Here's the problem: GX Bank, despite its popularity, is NOT Shariah-compliant — it operates as a conventional savings account. The comparison charts circulating on social media often mix Islamic and conventional products without clarifying the difference. And while most Malaysians know they should "do something" with their savings beyond leaving them idle, very few understand exactly where the halal options are, how they compare, and which ones actually make sense for emergency funds versus long-term goals.

When was the last time you checked your emergency savings?

Maybe it's sitting in that CIMB Islamic account you opened five years ago. The balance looks exactly the same as when you deposited it, RM30,000. No one stole it, touched it and it's safe.

That RM30,000 buys you less today than it did when you first saved it.

Walk into any mamak in Klang Valley and order your usual — roti canai, teh tarik, maybe some maggi goreng.
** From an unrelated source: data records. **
==> src/rtl/serial_addsub_if.sv <==
// Operand/result bundle for the serial adder-subtractor.
// Master side issues start with operands and watches busy/done/result.
// Slave side is the arithmetic engine itself.
interface serial_addsub_if #(
   parameter int WIDTH = 8
);
   logic             start;
   logic             sub;
   logic             cin;
   logic [WIDTH-1:0] x;
   logic [WIDTH-1:0] y;
   logic             busy;
   logic             done;
   logic [WIDTH-1:0] s;
   logic             co;
   logic             ovf;

   modport master (
      output start, sub, cin, x, y,
      input  busy, done, s, co, ovf
   );

   modport slave (
      input  start, sub, cin, x, y,
      output busy, done, s, co, ovf
   );
endinterface

==> src/rtl/serial_addsub.sv <==
// Digit-serial add/subtract: DIGIT bits per cycle, LSB digit first, carry registered between digits.
// Latency: start accepted at edge k, done pulses in the cycle after edge k+WIDTH/DIGIT.
// No backpressure: start is ignored while busy; a start during the done cycle chains straight into a new run.
module serial_addsub #(
   parameter int WIDTH = 8,
   parameter int DIGIT = 1
) (
   input  logic          clk,
   input  logic          rst,
   serial_addsub_if.slave bus
);

   localparam int N  = WIDTH / DIGIT;
   localparam int CW = (N > 1) ? $clog2(N) : 1;
   localparam logic [CW-1:0] LAST = CW'(N - 1);

   typedef enum logic [1:0] {
      IDLE = 2'd0,
      RUN  = 2'd1,
      DONE = 2'd2
   } state_t;

   state_t           state;
   state_t           state_nxt;
   logic             load;
   logic             step;
   logic             last;
   logic [CW-1:0]    cnt;
   int               base;

   // Latched operands; b_reg already holds ~y for subtract so the adder never sees the mode.
   logic [WIDTH-1:0] a_reg;
   logic [WIDTH-1:0] b_reg;
   logic             carry;

   // Partial sum accumulates digit by digit; the visible result only changes at completion.
   logic [WIDTH-1:0] part;
   logic [WIDTH-1:0] part_nxt;
   logic [WIDTH-1:0] s_reg;
   logic             co_reg;
   logic             ovf_reg;

   logic [DIGIT-1:0] a_dig;
   logic [DIGIT-1:0] b_dig;
   logic [DIGIT-1:0] d_sum;
   logic [DIGIT:0]   c;

   assign last = (cnt == LAST);

   // State register; reset drops straight back to IDLE, aborting any run.
   always_ff @(posedge clk or posedge rst) begin
      if (rst) begin
         state <= IDLE;
      end else begin
         state <= state_nxt;
      end
   end

   // Next-state and control strobes; DONE can accept a new request for back-to-back operation.
   always_comb begin
      state_nxt = state;
      load      = 1'b0;
      step      = 1'b0;
      case (state)
         IDLE: begin
            if (bus.start) begin
               load      = 1'b1;
               state_nxt = RUN;
            end
         end
         RUN: begin
            step = 1'b1;
            if (last) begin
               state_nxt = DONE;
            end
         end
         DONE: begin
            if (bus.start) begin
               load      = 1'b1;
               state_nxt = RUN;
            end else begin
               state_nxt = IDLE;
            end
         end
         default: begin
            state_nxt = IDLE;
         end
      endcase
   end

   // One digit of ripple addition, selected by the digit counter, merged into the partial sum.
   always_comb begin
      base  = int'(cnt) * DIGIT;
      a_dig = a_reg[base +: DIGIT];
      b_dig = b_reg[base +: DIGIT];
      c     = '0;
      d_sum = '0;
      c[0]  = carry;
      for (int i = 0; i < DIGIT; i++) begin
         d_sum[i] = a_dig[i] ^ b_dig[i] ^ c[i];
         c[i+1]   = (a_dig[i] & b_dig[i]) | (a_dig[i] & c[i]) | (b_dig[i] & c[i]);
      end
      part_nxt             = part;
      part_nxt[base +: DIGIT] = d_sum;
   end

   // Operand latch, digit sequencing and result capture on the final digit.
   always_ff @(posedge clk or posedge rst) begin
      if (rst) begin
         a_reg   <= '0;
         b_reg   <= '0;
         carry   <= 1'b0;
         cnt     <= '0;
         part    <= '0;
         s_reg   <= '0;
         co_reg  <= 1'b0;
         ovf_reg <= 1'b0;
      end else if (load) begin
         a_reg <= bus.x;
         b_reg <= bus.sub ? ~bus.y : bus.y;
         carry <= bus.sub ? ~bus.cin : bus.cin;
         cnt   <= '0;
         part  <= '0;
      end else if (step) begin
         carry <= c[DIGIT];
         part  <= part_nxt;
         if (last) begin
            // Carry into the MSB is c[DIGIT-1] of the top digit; XOR with carry out gives signed overflow.
            s_reg   <= part_nxt;
            co_reg  <= c[DIGIT];
            ovf_reg <= c[DIGIT] ^ c[DIGIT-1];
         end else begin
            cnt <= cnt + CW'(1);
         end
      end
   end

   assign bus.busy = (state == RUN);
   assign bus.done = (state == DONE);
   assign bus.s    = s_reg;
   assign bus.co   = co_reg;
   assign bus.ovf  = ovf_reg;

   // Busy and done are mutually exclusive by construction of the state encoding.
   a_busy_done: assert property (@(posedge clk) disable iff (rst) !(bus.busy && bus.done));

   // The digit counter must stay within the operand during a run.
   a_cnt_range: assert property (@(posedge clk) disable iff (rst) cnt <= LAST);

endmodule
That bill that used to be RM15 is now pushing RM20. Your groceries at Lotus's? The same basket costs 10-15% more than two years ago. Malaysia's inflation stood at 1.6% in December 2025, according to the Department of Statistics Malaysia, with food and beverages increasing 1.5%.

This creates a painful contradiction most Malaysians face: We're taught to keep emergency money "safe." So we park it in basic savings accounts earning almost nothing. But in protecting the number, we're losing the value.

The question isn't whether your money is secure — it's whether your wealth is.

Understanding the real problem

The ice block that's been melting in your kitchen

Think about your emergency fund as a large block of ice. This ice represents your purchasing power — what your money can actually buy.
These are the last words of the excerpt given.